## WORK ITEM:
Copy each line of the records below that mentions the word "select".

## RECORD SET:
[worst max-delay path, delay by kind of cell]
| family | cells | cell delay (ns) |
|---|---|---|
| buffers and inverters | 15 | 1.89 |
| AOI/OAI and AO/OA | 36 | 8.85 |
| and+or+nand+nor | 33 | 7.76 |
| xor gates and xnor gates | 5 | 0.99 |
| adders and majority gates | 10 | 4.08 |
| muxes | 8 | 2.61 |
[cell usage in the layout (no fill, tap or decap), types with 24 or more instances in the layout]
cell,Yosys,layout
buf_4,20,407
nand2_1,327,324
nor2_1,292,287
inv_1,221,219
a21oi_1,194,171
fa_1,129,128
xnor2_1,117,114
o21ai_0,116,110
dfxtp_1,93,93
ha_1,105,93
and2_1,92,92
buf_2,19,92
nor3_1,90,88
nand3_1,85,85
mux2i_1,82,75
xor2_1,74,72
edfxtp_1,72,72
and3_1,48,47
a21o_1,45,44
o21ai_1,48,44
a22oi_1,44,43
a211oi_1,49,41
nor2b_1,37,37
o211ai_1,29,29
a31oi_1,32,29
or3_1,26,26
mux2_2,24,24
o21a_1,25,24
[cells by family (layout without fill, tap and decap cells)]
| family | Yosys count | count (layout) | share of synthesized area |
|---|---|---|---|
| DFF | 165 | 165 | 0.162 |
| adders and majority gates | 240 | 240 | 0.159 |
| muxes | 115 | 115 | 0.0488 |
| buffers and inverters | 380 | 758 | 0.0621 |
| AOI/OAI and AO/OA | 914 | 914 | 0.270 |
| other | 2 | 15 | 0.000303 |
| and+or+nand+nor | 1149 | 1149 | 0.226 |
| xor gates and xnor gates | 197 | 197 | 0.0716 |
--- src/pkg/usb_ev_pkg.sv ---
/*
  Constants for the low-speed USB event and control block: register
  offsets, field positions, reset values, state codes and timing.
  Assumes a 10 MHz block clock and byte offsets on a 32-bit APB.
*/
package usb_ev_pkg;

  // ==========
  // Register map (byte addresses)
  localparam logic [7:0] OFS_TOKEN = 8'h00;
  localparam logic [7:0] OFS_FLAGS = 8'h04;
  localparam logic [7:0] OFS_MASKS = 8'h08;
  localparam logic [7:0] OFS_CTRL = 8'h0C;
  localparam logic [7:0] OFS_NODE = 8'h10;
  localparam logic [7:0] OFS_INDEX = 8'h14;
  localparam logic [7:0] OFS_EPTX0 = 8'h18;
  localparam logic [7:0] OFS_RXST = 8'h24;
  localparam logic [7:0] EP_STRIDE = 8'h04;
  localparam int EP_COUNT = 3;

  // ==========
  // Event flag positions
  localparam int FLG_SLEEP = 7;
  localparam int FLG_DMA = 6;
  localparam int FLG_GOOD = 5;
  localparam int FLG_ERR = 4;
  localparam int FLG_OVF = 3;
  localparam int FLG_WAKE = 2;
  localparam int FLG_RST = 1;
  localparam int FLG_SOF = 0;

  // ==========
  // Control bits and reset values
  localparam int CTL_RESUME = 3;
  localparam int CTL_REGOFF = 2;
  localparam int CTL_SLEEP = 1;
  localparam int CTL_RESTART = 0;
  localparam logic [7:0] CTRL_RESET = 8'h06;
  localparam logic [7:0] FLAGS_RESET = 8'h00;
  localparam logic [7:0] MASKS_RESET = 8'h00;
  localparam logic [6:0] NODE_RESET = 7'h00;
  localparam logic [7:0] EPTX_RESET = 8'h00;
  localparam logic [1:0] RXST_RESET = 2'h0;

  // ==========
  // Endpoint fields and token codes
  localparam int EPTX_STOUT = 7;
  localparam int EPTX_STAT_LO = 4;
  localparam logic [1:0] STAT_NAK = 2'h2;
  localparam logic [1:0] PID_OUT = 2'h0;
  localparam logic [1:0] PID_IN = 2'h2;
  localparam logic [1:0] PID_SETUP = 2'h3;
  localparam logic [1:0] PID_LOW_FIXED = 2'h1;

  // ==========
  // Timing
  localparam int CLK_RATE_MHZ = 10;
  localparam int IDLE_TIME_US = 3000;
  localparam int IDLE_CYCLES = IDLE_TIME_US * CLK_RATE_MHZ;

  typedef enum logic [1:0] {
    LS_ACTIVE = 2'h0,
    LS_SUSPENDED = 2'h1,
    LS_RESUMING = 2'h3
  } link_state_t;

  // Zeros clear, ones keep; hardware sets always win
  function automatic logic [7:0] keep_or_set(
    input logic [7:0] old,
    input logic [7:0] wr,
    input logic [7:0] setv
  );
    keep_or_set = (old & wr) | setv;
  endfunction

  function automatic logic valid_ep(input logic [1:0] ep);
    valid_ep = (int'(ep) < EP_COUNT);
  endfunction

endpackage

--- src/pkg/line_if.sv ---
/*
  Carrier between the line synchroniser, the idle timer and the core.
  Assumes all members are on the single block clock.
*/
`timescale 1ns/1ps
`default_nettype none
interface line_if;
  logic se0;
  logic kstate;
  logic idle;
  logic activity;
  logic armed;
  logic hit;
  modport sync_mp (output se0, output kstate);
  modport timer_mp (input se0, input kstate, input armed,
                    output idle, output activity, output hit);
  modport core_mp (input se0, input kstate, input idle,
                   input activity, input hit, output armed);
endinterface
`default_nettype wire

--- src/verilog/line_sync.sv ---
/*
  Two-stage synchroniser for the transceiver SE0 and K-state outputs.
  Assumes the pins are asynchronous to clk.
*/
`timescale 1ns/1ps
`default_nettype none
module line_sync
  import usb_ev_pkg::*;
(
  input wire logic clk,
  input wire logic rst,
  input wire logic se0_pin,
  input wire logic k_pin,
  line_if.sync_mp lines
);
  logic [1:0] meta;
  logic [1:0] stable;
  logic [1:0] next_meta;
  logic [1:0] next_stable;

  always_comb begin
    next_meta = {se0_pin, k_pin};
    next_stable = meta;
  end

  always_ff @(posedge clk or posedge rst) begin
    if (rst) begin
      meta <= 2'h0;
      stable <= 2'h0;
    end else begin
      meta <= next_meta;
      stable <= next_stable;
    end
  end

  assign lines.se0 = stable[1];
  assign lines.kstate = stable[0];
endmodule
`default_nettype wire

--- src/verilog/idle_timer.sv ---
/*
  Counts bus idle (J state) time and pulses once when the idle time
  exceeds the limit while armed. Assumes synchronised line inputs.
*/
`timescale 1ns/1ps
`default_nettype none
module idle_timer
  import usb_ev_pkg::*;
#(
  parameter int CYCLES = IDLE_CYCLES
)
(
  input wire logic clk,
  input wire logic rst,
  line_if.timer_mp lines
);
  localparam int CW = $clog2(CYCLES + 1);
  localparam logic [CW-1:0] LIMIT = CW'(CYCLES);

  logic [CW-1:0] count;
  logic [CW-1:0] next_count;
  logic hit;
  logic next_hit;
  logic idle;

  if (CYCLES < 2) begin : g_chk
    $error("idle_timer: CYCLES must be at least 2");
  end

  // J state: neither SE0 nor K
  assign idle = ~lines.se0 & ~lines.kstate;

  always_comb begin
    next_count = count;
    next_hit = 1'b0;
    if (!idle || !lines.armed) begin
      next_count = '0;
    end else if (count != LIMIT) begin
      next_count = count + CW'(1);
      // Fires once per idle stretch; count then rests at the limit
      next_hit = (next_count == LIMIT);
    end
  end

  always_ff @(posedge clk or posedge rst) begin
    if (rst) begin
      count <= '0;
      hit <= 1'b0;
    end else begin
      count <= next_count;
      hit <= next_hit;
    end
  end

  assign lines.idle = idle;
  assign lines.activity = ~idle;
  assign lines.hit = hit;
endmodule
`default_nettype wire

--- src/verilog/usb_event_ctrl.sv ---
/*
  Status, event and control registers of a low-speed USB function,
  reached over APB. Assumes the serial engine supplies same-clock
  pulses and levels, and the transceiver lines arrive asynchronously.
*/
// Summary of operation
// - Expose upper two token PID bits; 00 OUT, 10 IN, 11 SETUP.
// - Token register bits 5:3 and 0 read zero.
// - Token register bit 2 shows live SE0 line state.
// - Token register bit 1 shows differential receiver, 1 for K.
// - Hardware sets event flags; software only clears them.
// - Idle over 3 ms raises sleep request; armed by bus reset.
// - Late DMA service sets event bit 6.
// - Correct transfer sets bit 5, keeps token type and endpoint.
// - Correct means no PID, CRC, toggle, overrun, stuff, frame error, and no NAK/STALL sent.
// - Timeout, CRC, stuffing or framing error sets bit 4.
// - Setting error or frame flag again while set sets bit 3.
// - Activity during suspend sets bit 2, on its own vector.
// - Bus reset sets bit 1 and resets address and endpoints.
// - Keep-alive strobe or resume end sets bit 0.
// - Interrupt when flag and mask set and global disable clear.
// - Resume bit 3 drives resume signalling while set.
// - Power-down bit turns the regulator off.
// - Forced sleep enters suspend; activity clears it.
// - Forced restart holds bus reset; clearing raises reset event.
// - Seven-bit address, bit 7 zero, cleared by any bus reset.
// - Status-out bit stalls nonzero-length OUT on that endpoint.
// - Two-bit endpoint field names the endpoint needing attention.
// - Correct IN/SETUP NAKs transmit; correct OUT/SETUP NAKs receive.
`timescale 1ns/1ps
`default_nettype none
module usb_event_ctrl
  import usb_ev_pkg::*;
#(
  parameter int IDLE_LIMIT = IDLE_CYCLES
)
(
  input wire logic clk,
  input wire logic rst,
  input wire logic psel,
  input wire logic penable,
  input wire logic pwrite,
  input wire logic [7:0] paddr,
  input wire logic [31:0] pwdata,
  output logic [31:0] prdata,
  output logic pready,
  output logic pslverr,
  input wire logic se0_pin,
  input wire logic k_pin,
  input wire logic token_seen,
  input wire logic [3:0] token_pid,
  input wire logic xfer_done,
  input wire logic [1:0] xfer_ep,
  input wire logic pid_ok,
  input wire logic crc_ok,
  input wire logic toggle_ok,
  input wire logic data_overrun,
  input wire logic stuff_err,
  input wire logic frame_err,
  input wire logic nak_stall_sent,
  input wire logic timeout_err,
  input wire logic dma_late,
  input wire logic keepalive,
  input wire logic bus_reset_seen,
  input wire logic [1:0] out_ep,
  input wire logic out_nonzero,
  input wire logic cpu_irq_disable,
  output logic irq,
  output logic wake_irq,
  output logic resume_drive,
  output logic regulator_off,
  output logic restart_hold,
  output logic out_stall
);
  // ==========
  // Line conditioning and idle timer
  line_if lines ();

  line_sync u_sync (
    .clk(clk),
    .rst(rst),
    .se0_pin(se0_pin),
    .k_pin(k_pin),
    .lines(lines)
  );

  idle_timer #(.CYCLES(IDLE_LIMIT)) u_idle (
    .clk(clk),
    .rst(rst),
    .lines(lines)
  );

  // ==========
  // State
  logic [1:0] token_type_bits;
  logic [7:0] event_flags;
  logic [7:0] event_masks;
  logic [7:0] bus_control;
  logic [6:0] node_number;
  logic [1:0] endpoint_index;
  logic [7:0] endpoint_tx_control [EP_COUNT];
  logic [1:0] rx_state [EP_COUNT];
  logic restart_q, armed;
  link_state_t lstate;

  logic [1:0] next_token_type_bits;
  logic [7:0] next_event_flags;
  logic [7:0] next_event_masks;
  logic [7:0] next_bus_control;
  logic [6:0] next_node_number;
  logic [1:0] next_endpoint_index;
  logic [7:0] next_endpoint_tx_control [EP_COUNT];
  logic [1:0] next_rx_state [EP_COUNT];
  link_state_t next_lstate;
  logic [31:0] next_prdata;
  logic next_armed, next_irq, next_wake_irq, next_pslverr;

  // ==========
  // Event decode
  logic setup_ph, access_wr, addr_ok, good, err_ev, sof_ev, resume_end;
  logic wake_ev, restart_fall, bus_rst_ev, ep_clear;
  logic [7:0] set_vec, tok_reg;

  assign setup_ph = psel & ~penable;
  assign access_wr = psel & penable & pwrite & addr_ok;

  assign good = xfer_done & pid_ok & crc_ok & toggle_ok & ~data_overrun
                & ~stuff_err & ~frame_err & ~nak_stall_sent;
  assign err_ev = timeout_err
                  | (xfer_done & (~crc_ok | stuff_err | frame_err));
  assign resume_end = (lstate == LS_RESUMING)
                      & ~bus_control[CTL_RESUME] & lines.idle;
  assign sof_ev = keepalive | resume_end;
  assign wake_ev = (lstate == LS_SUSPENDED) & lines.activity;
  assign restart_fall = restart_q & ~bus_control[CTL_RESTART];
  assign bus_rst_ev = bus_reset_seen | restart_fall;
  // Also held clear while restart is forced
  assign ep_clear = bus_reset_seen | bus_control[CTL_RESTART];

  always_comb begin
    set_vec = 8'h00;
    set_vec[FLG_SLEEP] = lines.hit;
    set_vec[FLG_DMA] = dma_late;
    set_vec[FLG_GOOD] = good;
    set_vec[FLG_ERR] = err_ev;
    set_vec[FLG_OVF] = (err_ev & event_flags[FLG_ERR])
                       | (sof_ev & event_flags[FLG_SOF]);
    set_vec[FLG_WAKE] = wake_ev;
    set_vec[FLG_RST] = bus_rst_ev;
    set_vec[FLG_SOF] = sof_ev;
  end

  assign tok_reg = {token_type_bits, 3'h0, lines.se0, lines.kstate, 1'h0};

  // ==========
  // Register file and event logic
  always_comb begin
    next_token_type_bits = token_type_bits;
    next_event_masks = event_masks;
    next_bus_control = bus_control;
    next_node_number = node_number;
    next_endpoint_index = endpoint_index;
    for (int i = 0; i < EP_COUNT; i++) begin
      next_endpoint_tx_control[i] = endpoint_tx_control[i];
      next_rx_state[i] = rx_state[i];
    end

    if (token_seen) begin
      next_token_type_bits = token_pid[3:2];
    end

    if (access_wr && paddr == OFS_FLAGS) begin
      next_event_flags = keep_or_set(event_flags, pwdata[7:0], set_vec);
    end else begin
      next_event_flags = event_flags | set_vec;
    end

    if (access_wr) begin
      if (paddr == OFS_MASKS) begin
        next_event_masks = pwdata[7:0];
      end else if (paddr == OFS_CTRL) begin
        next_bus_control = {4'h0, pwdata[3:0]};
      end else if (paddr == OFS_NODE) begin
        next_node_number = pwdata[6:0];
      end else if (paddr == OFS_RXST) begin
        for (int i = 0; i < EP_COUNT; i++) begin
          next_rx_state[i] = pwdata[2*i +: 2];
        end
      end else begin
        for (int i = 0; i < EP_COUNT; i++) begin
          if (paddr == OFS_EPTX0 + EP_STRIDE * 8'(i)) begin
            next_endpoint_tx_control[i] = pwdata[7:0];
          end
        end
      end
    end

    // Hardware clear of forced sleep on wake-up activity
    if (wake_ev) begin
      next_bus_control[CTL_SLEEP] = 1'b0;
    end

    if (good && valid_ep(xfer_ep)) begin
      next_endpoint_index = xfer_ep;
      if (token_type_bits == PID_IN || token_type_bits == PID_SETUP) begin
        next_endpoint_tx_control[xfer_ep][EPTX_STAT_LO +: 2] = STAT_NAK;
      end
      if (token_type_bits == PID_OUT || token_type_bits == PID_SETUP) begin
        next_rx_state[xfer_ep] = STAT_NAK;
      end
    end

    if (ep_clear) begin
      next_node_number = NODE_RESET;
      for (int i = 0; i < EP_COUNT; i++) begin
        next_endpoint_tx_control[i] = EPTX_RESET;
        next_rx_state[i] = RXST_RESET;
      end
    end

    next_irq = ~cpu_irq_disable
               & |(next_event_flags & event_masks & ~(8'h01 << FLG_WAKE));
    next_wake_irq = ~cpu_irq_disable & next_event_flags[FLG_WAKE]
                    & event_masks[FLG_WAKE];
  end

  always_ff @(posedge clk or posedge rst) begin
    if (rst) begin
      token_type_bits <= 2'h0;
      event_flags <= FLAGS_RESET;
      event_masks <= MASKS_RESET;
      bus_control <= CTRL_RESET;
      node_number <= NODE_RESET;
      endpoint_index <= 2'h0;
      for (int i = 0; i < EP_COUNT; i++) begin
        endpoint_tx_control[i] <= EPTX_RESET;
        rx_state[i] <= RXST_RESET;
      end
      restart_q <= 1'b0;
      irq <= 1'b0;
      wake_irq <= 1'b0;
    end else begin
      token_type_bits <= next_token_type_bits;
      event_flags <= next_event_flags;
      event_masks <= next_event_masks;
      bus_control <= next_bus_control;
      node_number <= next_node_number;
      endpoint_index <= next_endpoint_index;
      for (int i = 0; i < EP_COUNT; i++) begin
        endpoint_tx_control[i] <= next_endpoint_tx_control[i];
        rx_state[i] <= next_rx_state[i];
      end
      restart_q <= bus_control[CTL_RESTART];
      irq <= next_irq;
      wake_irq <= next_wake_irq;
    end
  end

  // ==========
  // Suspend tracking
  // Idle check stays off from forced sleep until the resume completes,
  // so a long resume gap cannot raise a fresh sleep request.
  always_comb begin
    next_lstate = lstate;
    next_armed = armed;
    case (lstate)
      LS_ACTIVE: begin
        if (bus_control[CTL_SLEEP]) begin
          next_lstate = LS_SUSPENDED;
          next_armed = 1'b0;
        end
      end
      LS_SUSPENDED: begin
        if (wake_ev || bus_control[CTL_RESUME]) begin
          next_lstate = LS_RESUMING;
        end
      end
      LS_RESUMING: begin
        if (resume_end) begin
          next_lstate = LS_ACTIVE;
          next_armed = 1'b1;
        end
      end
      default: begin
        next_lstate = LS_ACTIVE;
      end
    endcase
    if (bus_rst_ev) begin
      next_lstate = LS_ACTIVE;
      next_armed = 1'b1;
    end
  end

  always_ff @(posedge clk or posedge rst) begin
    if (rst) begin
      lstate <= LS_ACTIVE;
      armed <= 1'b0;
    end else begin
      lstate <= next_lstate;
      armed <= next_armed;
    end
  end

  assign lines.armed = armed;

  // ==========
  // APB read path: data captured in the setup phase, zero wait
  always_comb begin
    addr_ok = 1'b1;
    next_prdata = 32'h0;
    if (paddr == OFS_TOKEN) begin
      next_prdata[7:0] = tok_reg;
    end else if (paddr == OFS_FLAGS) begin
      next_prdata[7:0] = event_flags;
    end else if (paddr == OFS_MASKS) begin
      next_prdata[7:0] = event_masks;
    end else if (paddr == OFS_CTRL) begin
      next_prdata[7:0] = bus_control;
    end else if (paddr == OFS_NODE) begin
      next_prdata[7:0] = {1'b0, node_number};
    end else if (paddr == OFS_INDEX) begin
      next_prdata[5:4] = endpoint_index;
    end else if (paddr == OFS_RXST) begin
      for (int i = 0; i < EP_COUNT; i++) begin
        next_prdata[2*i +: 2] = rx_state[i];
      end
    end else begin
      addr_ok = 1'b0;
      for (int i = 0; i < EP_COUNT; i++) begin
        if (paddr == OFS_EPTX0 + EP_STRIDE * 8'(i)) begin
          addr_ok = 1'b1;
          next_prdata[7:0] = endpoint_tx_control[i];
        end
      end
    end
    next_pslverr = ~addr_ok;
  end

  always_ff @(posedge clk or posedge rst) begin
    if (rst) begin
      prdata <= 32'h0;
      pslverr <= 1'b0;
    end else if (setup_ph) begin
      prdata <= next_prdata;
      pslverr <= next_pslverr;
    end
  end

  assign pready = 1'b1;

  // ==========
  // Bus-facing controls
  assign resume_drive = bus_control[CTL_RESUME];
  assign regulator_off = bus_control[CTL_REGOFF];
  assign restart_hold = bus_control[CTL_RESTART];
  assign out_stall = valid_ep(out_ep) & out_nonzero
                     & endpoint_tx_control[out_ep][EPTX_STOUT];
endmodule
`default_nettype wire

--- config.mk ---
export PLATFORM = sky130hd
export DESIGN_NAME = usb_event_ctrl
export DESIGN_NICKNAME = d
export VERILOG_FILES = /design/src/pkg/usb_ev_pkg.sv /design/src/pkg/line_if.sv /design/src/verilog/line_sync.sv /design/src/verilog/idle_timer.sv /design/src/verilog/usb_event_ctrl.sv
export SDC_FILE = /design/constraint.sdc
export NUM_CORES = 1
export LEC_CHECK = 0
export BUFFER_PORTS_ARGS = -buffer_cell sky130_fd_sc_hd__buf_2
export CAP_MARGIN = 20
export CORE_ASPECT_RATIO = 1.5
export CORE_UTILIZATION = 45
export DETAILED_ROUTE_END_ITERATION = 8
export GPL_TIMING_DRIVEN = 0
export MAX_ROUTING_LAYER = met4
export PLACE_DENSITY = 0.7
export SLEW_MARGIN = 20
export SYNTH_ARGS = -nofsm -noshare
export SYNTH_HDL_FRONTEND = slang
export SYNTH_SLANG_ARGS = --single-unit
--- constraint.sdc ---
create_clock -name clk -period 2.97 [get_ports clk]
set_input_delay 0.1485 -clock clk [delete_from_list [all_inputs] [get_ports clk]]
set_output_delay 0.1485 -clock clk [all_outputs]
set_load 0.02 [all_outputs]
# --- Word level (Yosys, flattened, before mapping) ---
# Cells that the tools add are included.
word_totals:
  output_inout_bits: 40
  wordCells: 203
  reg_bits: 96
  input_bits: 70
op_classes:
  mux: 73
  eq_ne: 21
  bitwise: 54
  n_lt_le_gt_ge: 5
  addsub: 1
  n_reduce_logical: 25
op_table:
  columns: ["operator", "n"]
  rows:
  - ["2-to-1 mux 24 bit", 8]
  - ["2-to-1 mux 8 bit", 14]
  - ["2-to-1 mux 6 bit", 10]
  - ["2-to-1 mux 7 bit", 5]
  - ["equality test 8 x 5 -> 1 bit, second input constant", 4]
  - ["2-to-1 mux 15 bit", 2]
  - ["bitwise AND 1 bit", 24]
  - ["bitwise mux 24 bit", 1]
  - ["2-to-1 mux 2 bit", 11]
  - ["bitwise AND 8 bit", 2]
  - ["binary-select mux 8 bit (select 2 bit)", 1]
  - ["demux 8 bit (select 2 bit)", 1]
  - ["equality test 8 x 4 -> 1 bit, second input constant", 2]
  - ["equality test 8 x 6 -> 1 bit, second input constant", 2]
  - ["2-to-1 mux 1 bit", 16]
  - ["OR 8 bit", 2]
  - ["adder 15 x 1 -> 15 bit, second input constant", 1]
  - ["equality test 15 bit, second input constant", 1]
  - ["!= test 15 bit, second input constant", 1]
  - ["NOT 1 bit", 14]
  - ["AND reduction 3 bit", 4]
  - ["nonzero test 2 bit", 5]
  - ["equality test 8 x 3 -> 1 bit, second input constant", 1]
  - ["zero test 8 bit", 1]
  - ["other kinds (25)", 46]

# --- Logic depth before layout (Yosys ltp) ---
logic_depth:
  depth_word: 17
  depth_mapped: 7

# --- Cells and area by module ---
# A second synthesis with hierarchy kept.
hier_totals:
  hier_cells: 572
  area_unflattened_um2: 5464.0
modules_own_cells:
  columns: ["module", "instances", "cells_per_inst", "area_per_inst_um2"]
  rows:
  - ["usb_event_ctrl", 1, 454, 4335.4]
  - ["idle_timer", 1, 113, 1024.7]
  - ["line_sync", 1, 5, 103.8]

# --- Worst setup path before layout ---
# OpenSTA, ideal clock, no wires.
synth_timing:
  path_type: "reg-to-reg"
  startpoint: "reg u_idle.count[0]"
  endpoint: "reg u_idle.hit (netlist: u_idle.lines.hit)"
  stages_incl_launch_ff: 7
  path_slack_ns: 0.876
  period_less_slack_ns: 2.094
  arrival_time_ns: 1.993
  setup_ns: 0.101
  required_time_ns: 2.869
  n_path_buf: 1
  path_cell_list: "dfrtp_1 ha_1 and3_1 clkbuf_1 or3_1 a2111o_1 nor4_1"
synth_between:
  elab_chain_cells: 4
  word_cells_on_any_way: 5
  cone_classes: "1 x add/sub; 2 x eq/ne; 2 x mux"
synth_lines:
  columns: ["item", "line_no", "rtl"]
  rows:
  - ["start, declared", "idle_timer.sv:20", "logic [CW-1:0] count;"]
  - ["start signal, assigned", "idle_timer.sv:50", "count <= next_count;"]
  - ["adder 15 x 1 -> 15 bit", "idle_timer.sv:39", "next_count = count + CW'(1);"]
  - ["equality test 15 bit", "idle_timer.sv:41", "next_hit = (next_count == LIMIT);"]
  - ["2-to-1 mux 1 bit (*)", "idle_timer.sv:38", "end else if (count != LIMIT) begin"]
  - ["2-to-1 mux 1 bit (*)", "idle_timer.sv:36", "if (!idle || !lines.armed) begin"]
  - ["named net u_idle.next_hit", "idle_timer.sv:23", "logic next_hit;"]
  - ["end signal, assigned", "idle_timer.sv:51", "hit <= next_hit;"]
  - ["end, declared", "idle_timer.sv:22", "logic hit;"]
# Mark *: on every way through the listed nets, which the timed path passes. The rest lies on a longest branch.
# A chain may end at the register's enable or synchronous reset.

# --- Final worst setup path ---
# Ends and elaborated chain as after synthesis.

## ANSWER FOR THIS EXERCISE:
  - ["binary-select mux 8 bit (select 2 bit)", 1]
  - ["demux 8 bit (select 2 bit)", 1]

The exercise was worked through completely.